Nothing outside the range below should be printed. Output exactly the lines from the line with "input to register" to the line with "Start Type: register", both included.
====
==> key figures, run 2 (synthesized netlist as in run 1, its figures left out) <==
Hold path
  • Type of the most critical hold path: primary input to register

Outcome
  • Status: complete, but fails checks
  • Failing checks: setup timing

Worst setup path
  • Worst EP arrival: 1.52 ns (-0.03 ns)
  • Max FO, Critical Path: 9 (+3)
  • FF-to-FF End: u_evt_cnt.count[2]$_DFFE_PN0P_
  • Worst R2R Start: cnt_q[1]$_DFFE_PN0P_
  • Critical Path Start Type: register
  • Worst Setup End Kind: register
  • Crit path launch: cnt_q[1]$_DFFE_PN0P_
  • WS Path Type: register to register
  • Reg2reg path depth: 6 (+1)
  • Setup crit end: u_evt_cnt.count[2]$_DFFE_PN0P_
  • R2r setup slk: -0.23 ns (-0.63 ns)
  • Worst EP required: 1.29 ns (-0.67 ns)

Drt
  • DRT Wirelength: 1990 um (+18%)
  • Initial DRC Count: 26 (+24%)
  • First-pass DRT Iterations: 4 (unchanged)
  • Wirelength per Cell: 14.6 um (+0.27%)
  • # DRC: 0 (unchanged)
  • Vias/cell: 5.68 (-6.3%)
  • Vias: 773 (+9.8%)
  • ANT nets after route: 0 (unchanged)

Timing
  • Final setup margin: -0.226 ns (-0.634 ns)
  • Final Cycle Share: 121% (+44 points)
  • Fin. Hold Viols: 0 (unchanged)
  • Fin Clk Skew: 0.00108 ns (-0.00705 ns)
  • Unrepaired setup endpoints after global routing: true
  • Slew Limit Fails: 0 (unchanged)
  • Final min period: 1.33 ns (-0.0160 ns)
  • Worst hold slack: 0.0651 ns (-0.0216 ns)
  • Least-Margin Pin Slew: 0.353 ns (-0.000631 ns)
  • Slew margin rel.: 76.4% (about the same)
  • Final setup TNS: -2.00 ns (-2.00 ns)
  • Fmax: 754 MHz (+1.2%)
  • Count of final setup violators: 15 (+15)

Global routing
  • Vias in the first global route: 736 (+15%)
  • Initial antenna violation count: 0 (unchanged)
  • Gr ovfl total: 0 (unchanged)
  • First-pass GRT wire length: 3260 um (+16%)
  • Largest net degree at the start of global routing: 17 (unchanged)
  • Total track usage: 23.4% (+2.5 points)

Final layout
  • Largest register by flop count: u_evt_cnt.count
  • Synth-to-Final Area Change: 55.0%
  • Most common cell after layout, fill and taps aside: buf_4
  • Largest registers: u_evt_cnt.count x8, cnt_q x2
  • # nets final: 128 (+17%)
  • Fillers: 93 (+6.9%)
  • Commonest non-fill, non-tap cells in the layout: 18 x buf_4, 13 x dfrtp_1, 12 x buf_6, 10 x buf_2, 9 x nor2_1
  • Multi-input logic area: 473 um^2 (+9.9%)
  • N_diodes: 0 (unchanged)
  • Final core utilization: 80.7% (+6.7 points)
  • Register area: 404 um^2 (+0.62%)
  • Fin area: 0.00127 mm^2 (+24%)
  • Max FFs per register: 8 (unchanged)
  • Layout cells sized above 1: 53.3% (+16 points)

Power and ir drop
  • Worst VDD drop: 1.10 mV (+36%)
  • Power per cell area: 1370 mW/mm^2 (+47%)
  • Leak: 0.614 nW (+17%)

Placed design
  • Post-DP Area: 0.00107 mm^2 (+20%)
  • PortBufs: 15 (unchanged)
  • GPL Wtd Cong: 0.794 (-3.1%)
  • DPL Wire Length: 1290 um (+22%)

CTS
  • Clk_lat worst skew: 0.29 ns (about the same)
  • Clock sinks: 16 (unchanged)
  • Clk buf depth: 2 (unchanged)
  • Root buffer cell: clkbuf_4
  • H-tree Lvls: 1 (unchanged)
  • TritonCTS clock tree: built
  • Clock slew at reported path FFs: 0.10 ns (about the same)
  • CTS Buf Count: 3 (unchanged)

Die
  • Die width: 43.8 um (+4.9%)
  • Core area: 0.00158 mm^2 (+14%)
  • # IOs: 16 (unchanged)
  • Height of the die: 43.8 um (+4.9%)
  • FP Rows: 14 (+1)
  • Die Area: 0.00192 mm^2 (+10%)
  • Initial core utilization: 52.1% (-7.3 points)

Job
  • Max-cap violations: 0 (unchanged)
## config.mk

```make
export PLATFORM = sky130hd
export DESIGN_NAME = sfm_norm_ctrl
export DESIGN_NICKNAME = d
export VERILOG_FILES = /design/src/rtl/sfm_norm_ctrl.sv
export SDC_FILE = /design/constraint.sdc
export NUM_CORES = 1
export LEC_CHECK = 0
export CAP_MARGIN = 20
export CELL_PAD_IN_SITES_DETAIL_PLACEMENT = 1
export CELL_PAD_IN_SITES_GLOBAL_PLACEMENT = 1
export CORE_AREA = 2 2 425 427
export DETAILED_ROUTE_END_ITERATION = 16
export DIE_AREA = 0 0 427 429
export PLACE_DENSITY_LB_ADDON = 0.1
export SLEW_MARGIN = 20
export SYNTH_ARGS = -nofsm -noshare
export SYNTH_HDL_FRONTEND = slang
export SYNTH_SLANG_ARGS = --single-unit
```

## constraint.sdc

```tcl
create_clock -name clk_i -period 3.1 [get_ports clk_i]
set_clock_uncertainty 0.1 [all_clocks]
set_input_delay 0.62 -clock clk_i [delete_from_list [all_inputs] [get_ports clk_i]]
set_output_delay 0.62 -clock clk_i [all_outputs]
set_load 0.005 [all_outputs]
```

## src/rtl/sfm_norm_ctrl.sv

```systemverilog
// Softmax normalisation controller: streams exponentiated vectors through an external
// lane-parallel multiplier against a captured reciprocal, tracking pipeline validity and stalls.
module sfm_norm_ctrl #(
    parameter int DATA_W  = 16,
    parameter int N_LANES = 16,
    parameter int MUL_LAT = 3,
    parameter int CNT_W   = 16
) (
    input  logic                      clk_i,
    input  logic                      rst_i,
    input  logic                      clear_i,
    input  logic                      start_i,
    input  logic [CNT_W-1:0]          n_vectors_i,
    input  logic                      recip_valid_i,
    input  logic [DATA_W-1:0]         recip_i,
    input  logic                      in_valid_i,
    output logic                      in_ready_o,
    input  logic [N_LANES*DATA_W-1:0] in_data_i,
    output logic                      mul_en_o,
    output logic [N_LANES*DATA_W-1:0] mul_op_a_o,
    output logic [DATA_W-1:0]         mul_op_b_o,
    input  logic [N_LANES*DATA_W-1:0] mul_res_i,
    output logic                      out_valid_o,
    input  logic                      out_ready_i,
    output logic [N_LANES*DATA_W-1:0] out_data_o,
    output logic                      busy_o,
    output logic                      done_o
);

    typedef enum logic [1:0] {
        ST_IDLE       = 2'd0,
        ST_WAIT_RECIP = 2'd1,
        ST_NORM       = 2'd2,
        ST_DONE       = 2'd3
    } state_t;

    state_t             state_q;
    logic [DATA_W-1:0]  recip_q;
    logic               recip_loaded_q;
    logic [CNT_W-1:0]   n_vec_q;
    logic [CNT_W-1:0]   issued_q;
    logic [CNT_W-1:0]   retired_q;
    logic [MUL_LAT-1:0] vsr_q;
    logic [MUL_LAT-1:0] vsr_d;

    logic norm_s;
    logic pipe_en_s;
    logic issue_s;
    logic retire_s;
    logic last_retire_s;
    logic recip_cap_s;

    // Pipeline advance, handshakes and next valid-shift-register value.
    always_comb begin
        norm_s        = (state_q == ST_NORM);
        pipe_en_s     = ~vsr_q[MUL_LAT-1] | out_ready_i;
        in_ready_o    = pipe_en_s & norm_s & (issued_q != n_vec_q);
        issue_s       = in_valid_i & in_ready_o;
        retire_s      = norm_s & vsr_q[MUL_LAT-1] & out_ready_i;
        last_retire_s = retire_s & ((retired_q + CNT_W'(1)) == n_vec_q);
        recip_cap_s   = recip_valid_i & ~norm_s;
        vsr_d         = vsr_q << 1;
        vsr_d[0]      = issue_s;
        if (norm_s) begin
            mul_en_o = pipe_en_s;
        end else begin
            mul_en_o = 1'b1;
        end
    end

    assign mul_op_a_o  = in_data_i;
    assign mul_op_b_o  = recip_q;
    assign out_valid_o = vsr_q[MUL_LAT-1];
    assign out_data_o  = mul_res_i;
    assign busy_o      = (state_q != ST_IDLE);
    assign done_o      = (state_q == ST_DONE);

    // Job FSM, reciprocal capture, vector counters and valid tracking.
    always_ff @(posedge clk_i or posedge rst_i) begin
        if (rst_i) begin
            state_q        <= ST_IDLE;
            recip_q        <= '0;
            recip_loaded_q <= 1'b0;
            n_vec_q        <= '0;
            issued_q       <= '0;
            retired_q      <= '0;
            vsr_q          <= '0;
        end else if (clear_i) begin
            state_q        <= ST_IDLE;
            recip_q        <= '0;
            recip_loaded_q <= 1'b0;
            n_vec_q        <= '0;
            issued_q       <= '0;
            retired_q      <= '0;
            vsr_q          <= '0;
        end else begin
            if (recip_cap_s) begin
                recip_q        <= recip_i;
                recip_loaded_q <= 1'b1;
            end
            if (pipe_en_s) begin
                vsr_q <= vsr_d;
            end
            case (state_q)
                ST_IDLE: begin
                    if (start_i) begin
                        n_vec_q   <= n_vectors_i;
                        issued_q  <= '0;
                        retired_q <= '0;
                        if (n_vectors_i == '0) begin
                            state_q <= ST_DONE;
                        end else begin
                            state_q <= ST_WAIT_RECIP;
                        end
                    end
                end
                ST_WAIT_RECIP: begin
                    if (recip_loaded_q || recip_valid_i) begin
                        state_q <= ST_NORM;
                    end
                end
                ST_NORM: begin
                    if (issue_s) begin
                        issued_q <= issued_q + CNT_W'(1);
                    end
                    if (retire_s) begin
                        retired_q <= retired_q + CNT_W'(1);
                    end
                    if (last_retire_s) begin
                        state_q <= ST_DONE;
                    end
                end
                ST_DONE: begin
                    // A reciprocal arriving in this very cycle is kept for the next job.
                    if (!recip_cap_s) begin
                        recip_loaded_q <= 1'b0;
                    end
                    state_q <= ST_IDLE;
                end
                default: begin
                    state_q <= ST_IDLE;
                end
            endcase
        end
    end

endmodule

```

==> flow_metrics.tcl, run 1 <==
set metrics [dict create \
    hpwlAfterDp_um 24880 \
    syn-num-nets 1490 \
    syn2layout_area_growth_pct 5.140 \
    ios 1084 \
    cts_hold_buf 0 \
    syn_avg_cell_area_um2 8.270 \
    finalCritPeriodShare 0.9644 \
    grt_pass1_vias 5010 \
    rsz0062_at_grt "false" \
    drtAntennaViolNets 0 \
    hold_viol_final 0 \
    cts_tree "done" \
    gp_congestion 0.6052 \
    clock-sinks 70 \
    floorplan.die_area_um2 183200 \
    crit_buf_inv 2 \
    gr-total-overflow 0 \
    cts-htree-levels 3 \
    clk_path_buf_depth 2 \
    worst_slew_pin_slew_ns 0.9132 \
    clk_pin_slew_ns 0.08 \
    crit_family "buffers and inverters" \
    powerDensity_nw_per_um2 413.8 \
    start_kind "flip-flop" \
    grt_pass1_wl_um 42230 \
    power_mw 3.357 \
    status "finished clean" \
    max_stage_delay_ns 0.45 \
    via_per_inst 1.475 \
    grtUsageTotal 0.03374 \
    clock_latency_ns 0.39 \
    row_count 155 \
    clock.fmax_mhz 334.5 \
    report.final.setup_viol 0 \
    start_util 0.04334 \
    ys.flop_type "dfrtp_1" \
    ff2ff_setup_slack_ns 0.33 \
    power.leakage_nw 2.374 \
    final_cell_mix "60 x nand2_1, 60 x dfrtp_1, 59 x clkdlybuf4s50_1, 45 x buf_4, 36 x nor2_1" \
    firstDrtPassIters 4 \
    cts-root-buf "clkbuf_16" \
    wl_um 31540 \
    drc 0 \
    vdd_drop_max_mv 0.3023 \
    fin_crit_ns 2.990 \
    synth-seq-area-share 0.2270 \
    endpoint_kind "output port" \
    core-area_um2 178000 \
    cap_violations 0 \
    crit_path_max_fanout 3 \
    hold_class "reg2reg" \
    fin_setup_tns_ns 0 \
    grt_max_degree 45 \
    synth-edff-count 0 \
    die_y_um 429 \
    max_slew_margin 0.3912 \
    antenna_found_initial 0 \
    antenna_cells 0 \
    final_nets 1080 \
    ys_seq_elements 70 \
    crit_type "reg2out" \
    worst_path_max_delay_cell "clkdlybuf4s50_1" \
    synth_area_um2 7716 \
    cts_buffers 9 \
    async_flop_share 1.000 \
    die_w_um 427 \
    wl_per_cell_um 10.94 \
    crit_chain "xor2_1, nor4_1, nand4_1, buf_4, and3_1, clkdlybuf4s50_1" \
    vias 4253 \
    cp.arrival_ns 2.27 \
    required_ns 2.38 \
    port_buffers 59 \
    ys_types 50 \
    ys_warn_count 0 \
    drive_above_1_share 0.1742 \
    syn_inst 933 \
    drtIter0Drc 112 \
    slew_viol_final 0 \
    holdWs_ns 0.4048 \
]
## final timing paths
path | start | end | cells after the start
max | issued_q[12]$_DFFE_PP0P_ | in_ready_o | 6
min | retired_q[15]$_DFFE_PP0P_ | retired_q[15]$_DFFE_PP0P_ | 1
max reg2reg | retired_q[0]$_DFFE_PP0P_ | state_q[1]$_DFFE_PP0P_ | 9
min reg2reg | retired_q[15]$_DFFE_PP0P_ | retired_q[15]$_DFFE_PP0P_ | 1
max in group asynchronous | rst_i | issued_q[11]$_DFFE_PP0P_ | 3
min in group asynchronous | rst_i | mul_op_b_o[6]$_DFFE_PP0P_ | 2
## per-layer routing
metal / wire, um / global-route usage / vias up / part of all wire
met5: 0 / 0 / - / 0
met4: 3869 / 0.04127 / 0 / 0.12
met3: 3025 / 0.01403 / 288 / 0.096
met2: 15660 / 0.05701 / 313 / 0.50
met1: 8987 / 0.02678 / 1962 / 0.28
li1: - / - / 1690 / -
## Yosys cell counts, drive strengths merged (3+ instances only)
master  instances  area share
xor2           32       0.036
nor3b           3      0.0029
buf           516        0.50
nor3            5      0.0032
xnor2          20       0.023
and2            4      0.0032
a21oi          26       0.017
nor2           37       0.018
nand4           9       0.010
dfrtp          70        0.23
o31ai           7      0.0068
and3            7      0.0065
clkbuf         15      0.0075
nand2          60       0.029
a31oi           4      0.0032
nand3          15      0.0097
nor2b           4      0.0032
nor4           16       0.015
nand2b          3      0.0024
ha              6      0.0097
inv             8      0.0039
o21ai          27       0.018
a22o           16       0.018
o41ai           4      0.0045
## logic make-up (layout without fill, tap and decap cells)
logic type      count (synthesis)  count (layout)  synth area share
compound gates                 94              94           0.07881
xor+xnor                       52              52           0.05902
fa+ha+maj                       6               6          0.009729
buf+inv                       539             134            0.5126
flops                          70              70            0.2270
simple gates                  172             172            0.1129
## layout make-up
| type | instances | area (um^2) |
|---|---|---|
| Fill cell | 21260 | 169900 |
| Inverter | 8 | 31.28 |
| Clock buffer | 11 | 232.7 |
| Multi-Input combinational cell | 324 | 2031 |
| Timing Repair Buffer | 110 | 1049 |
| Sequential cell | 70 | 1764 |
| Tap cell | 2355 | 2947 |
| Clock inverter | 5 | 58.81 |
## state kept, by name (all words and copies together), names as in the netlist
| name | flops |
|---|---|
| issued_q | 16 |
| mul_op_b_o | 16 |
| n_vec_q | 16 |
| retired_q | 16 |
| vsr_q | 3 |
| state_q | 2 |
| recip_loaded_q | 1 |
## per-stage QoR
step / utilization / area, um^2 / setup slack [ns] / std cells
2_1_floorplan: - / 7716 / 0.6118 / 933
3_3_place_gp: 0.04362 / 7766 / 0.1738 / 2863
3_5_place_dp: 0.04362 / 7766 / 0.2018 / 2863
4_1_cts: 0.04553 / 8107 / 0.005774 / 2883
5_1_grt: 0.04557 / 8113 / 0.0006066 / 2883
6_report: 0.04557 / 8113 / 0.1103 / 2883
## power by group
part / total [mW] / internal (mW) / switching [mW]
registers: 1.10 / 1.00 / 0.0988
clock network: 1.18 / 0.628 / 0.550
logic: 1.08 / 0.453 / 0.623
total: 3.36 / 2.09 / 1.27
## worst reg2reg max path, delay by kind of cell (launching register included)
family	cells	cell delay (ns)
compound gates	4	0.66
simple gates	3	1.10
xor+xnor	1	0.16
flops	1	0.49
buf+inv	1	0.18
## what timing repair did
action,4_1_cts,5_1_grt
pin swaps,3,1
endpoints found under the setup margin,1,2
resized for setup,11,1
setup buffers,4,0
Power figures use the tool's default switching activity.
==> run 2: changes to the inputs <==
==> config.mk (replaced) <==
export PLATFORM = sky130hd
export DESIGN_NAME = sfm_norm_ctrl
export DESIGN_NICKNAME = d
export VERILOG_FILES = /design/src/rtl/sfm_norm_ctrl.sv
export SDC_FILE = /design/constraint.sdc
export NUM_CORES = 1
export LEC_CHECK = 0
export CAP_MARGIN = 20
export CELL_PAD_IN_SITES_DETAIL_PLACEMENT = 0
export CELL_PAD_IN_SITES_GLOBAL_PLACEMENT = 2
export CORE_AREA = 2 2 416 418
export DETAILED_ROUTE_END_ITERATION = 16
export DIE_AREA = 0 0 418 420
export PLACE_DENSITY_LB_ADDON = 0.08
export SLEW_MARGIN = 20
export SYNTH_ARGS = -nofsm -noshare
export SYNTH_HDL_FRONTEND = slang
export SYNTH_SLANG_ARGS = --single-unit
==> flow_metrics.tcl, run 2 (same netlist as run 1, synthesis figures left out) <==
set metrics [dict create \
    cts-root-buf "clkbuf_16" \
    drc 0 \
    final_cell_mix "66 x dfrtp_1, 60 x nand2_1, 57 x clkdlybuf4s50_1, 55 x buf_4, 36 x nor2_1" \
    fin_util 0.04723 \
    status "finished clean" \
    vdd_drop_max_mv 0.2350 \
    post_dp_cell_area_um2 7699 \
    grt_pass1_vias 5099 \
    report.final.setup_viol 0 \
    cts_tree "done" \
    design_area_um2 8075 \
    clock_latency_ns 0.40 \
    gr-total-overflow 0 \
    grtUsageTotal 0.03788 \
    core-area_um2 171000 \
    ios 1084 \
    row_count 152 \
    ff2ff_setup_slack_ns 0.37 \
    start_kind "flip-flop" \
    worstRegToRegCells 10 \
    antenna_cells 0 \
    crit_type "reg2out" \
    cp.arrival_ns 2.14 \
    clock.fmax_mhz 349.4 \
    holdWs_ns 0.4046 \
    cts_hold_buf 0 \
    syn2layout_area_growth_pct 4.654 \
    floorplan.die_area_um2 175600 \
    rsz0062_at_grt "false" \
    drtAntennaViolNets 0 \
    port_buffers 59 \
    hpwlAfterDp_um 26890 \
    max_slew_margin 0.5316 \
    clk_pin_slew_ns 0.08 \
    clock-sinks 70 \
    required_ns 2.38 \
    cts-htree-levels 3 \
    layout_commonest_cell "dfrtp_1" \
    fillers 20130 \
    whs_path_depth 1 \
    start_util 0.04513 \
    crit_path_max_fanout 2 \
    die_y_um 420 \
    drtIter0Drc 125 \
    slew_viol_final 0 \
    vias 4340 \
    die_w_um 418 \
    via_per_inst 1.566 \
    worst_slew_pin_slew_ns 0.7026 \
    grt_pass1_wl_um 44640 \
    cts_buffers 9 \
    clk_path_buf_depth 2 \
    drive_above_1_share 0.1896 \
    firstDrtPassIters 4 \
    cap_violations 0 \
    antenna_found_initial 3 \
    gp_congestion 0.5700 \
    finalCritPeriodShare 0.9233 \
    wl_per_cell_um 12.23 \
    hold_viol_final 0 \
    power.leakage_nw 2.455 \
    wl_um 33880 \
    fin_setup_tns_ns 0 \
    powerDensity_nw_per_um2 438.8 \
    fin_crit_ns 2.862 \
    grt_max_degree 28 \
    final_nets 1090 \
    hold_class "reg2reg" \
    endpoint_kind "output port" \
]
==> run 2: changes by cell type in the layout (fill, tap and decap cells not counted), moves of 2 or more <==
cell / before / now
clkdlybuf4s50_1: 59 / 57
buf_4: 45 / 55
clkbuf_1: 2 / 0
dfrtp_2: 10 / 4
dfrtp_1: 60 / 66
clkinv_4: 0 / 2
==> run 2: per-layer routing <==
layer  track usage  part of all wire  up-vias
li1              -                 -     1714
met1       0.03660              0.35     1975
met2       0.06067              0.47      386
met3       0.01809              0.10      261
met4       0.03231             0.077        4
met5      0.003056            0.0022        -
==> run 2: worst paths after layout <==
path / startpoint / end
worst min-delay path: mul_op_b_o[13]$_DFFE_PP0P_ / mul_op_b_o[13]$_DFFE_PP0P_
worst max-delay path: issued_q[7]$_DFFE_PP0P_ / in_ready_o
min in group asynchronous: rst_i / mul_op_b_o[4]$_DFFE_PP0P_
worst max register to register: retired_q[1]$_DFFE_PP0P_ / state_q[1]$_DFFE_PP0P_
max in group asynchronous: rst_i / issued_q[13]$_DFFE_PP0P_
worst min register to register: mul_op_b_o[13]$_DFFE_PP0P_ / mul_op_b_o[13]$_DFFE_PP0P_
==> run 2: area by class of cell <==
type                            instances  area, um^2  share of cell area
Clock buffer                           10       239.0             0.02959
Clock inverter                          6       93.84             0.01162
Inverter                                8       31.28            0.003874
Multi-Input combinational cell        324        2041              0.2527
Sequential cell                        70        1757              0.2175
Tap cell                             2233        2794              0.3460
Timing Repair Buffer                  120        1120              0.1387
==> run 2: power by group <==
part	internal, mW	total (mW)	leakage [nW]	switching (mW)
combinational	0.468	1.10	1.34	0.629
clock	0.735	1.34	0.159	0.604
sequential	1.00	1.11	0.951	0.106
==> run 2: timing repair <==
action | in CTS | in global routing
setup buffers | 2 | 0
pin swaps | 2 | 1
hold endpoints to repair | 0 | 0
gates resized for setup | 11 | 3
endpoints found under the setup margin | 1 | 2
==> run 2: critical path, cell delays in order (launching register included) <==
cell and delay, ns:
dfrtp_1 0.41, xor2_1 0.18, nor4_2 0.28, buf_4 0.15, nand4_1 0.21, buf_4 0.23, and3_4 0.17, buf_6 0.12
==> run 2: metrics by stage <==
| stage | power (mW) | instances | setup slack, ns |
|---|---|---|---|
| 6_report | 3.543 | 2771 | 0.2377 |
| 5_1_grt | 3.849 | 2771 | 0.02402 |
| 4_1_cts | 3.796 | 2771 | -0.01331 |
| 3_5_place_dp | 2.307 | 2753 | -0.02357 |
| 3_3_place_gp | 2.336 | 2753 | -0.06217 |
| 2_1_floorplan | 2.067 | 933 | 0.6118 |
==> run 3: changes to the inputs <==
--- a/config.mk
+++ b/config.mk
@@ -11,6 +11,7 @@
 export CORE_AREA = 2 2 416 418
 export DETAILED_ROUTE_END_ITERATION = 16
 export DIE_AREA = 0 0 418 420
+export HOLD_SLACK_MARGIN = 0.03
 export PLACE_DENSITY_LB_ADDON = 0.08
 export SLEW_MARGIN = 20
 export SYNTH_ARGS = -nofsm -noshare
==> results of run 3 <==
The final DEF is identical to that of run 2; final timing and power are the same.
====
_Solution to this problem_:
  • Type of the most critical hold path: primary input to register

Outcome
  • Status: complete, but fails checks
  • Failing checks: setup timing

Worst setup path
  • Worst EP arrival: 1.52 ns (-0.03 ns)
  • Max FO, Critical Path: 9 (+3)
  • FF-to-FF End: u_evt_cnt.count[2]$_DFFE_PN0P_
  • Worst R2R Start: cnt_q[1]$_DFFE_PN0P_
  • Critical Path Start Type: register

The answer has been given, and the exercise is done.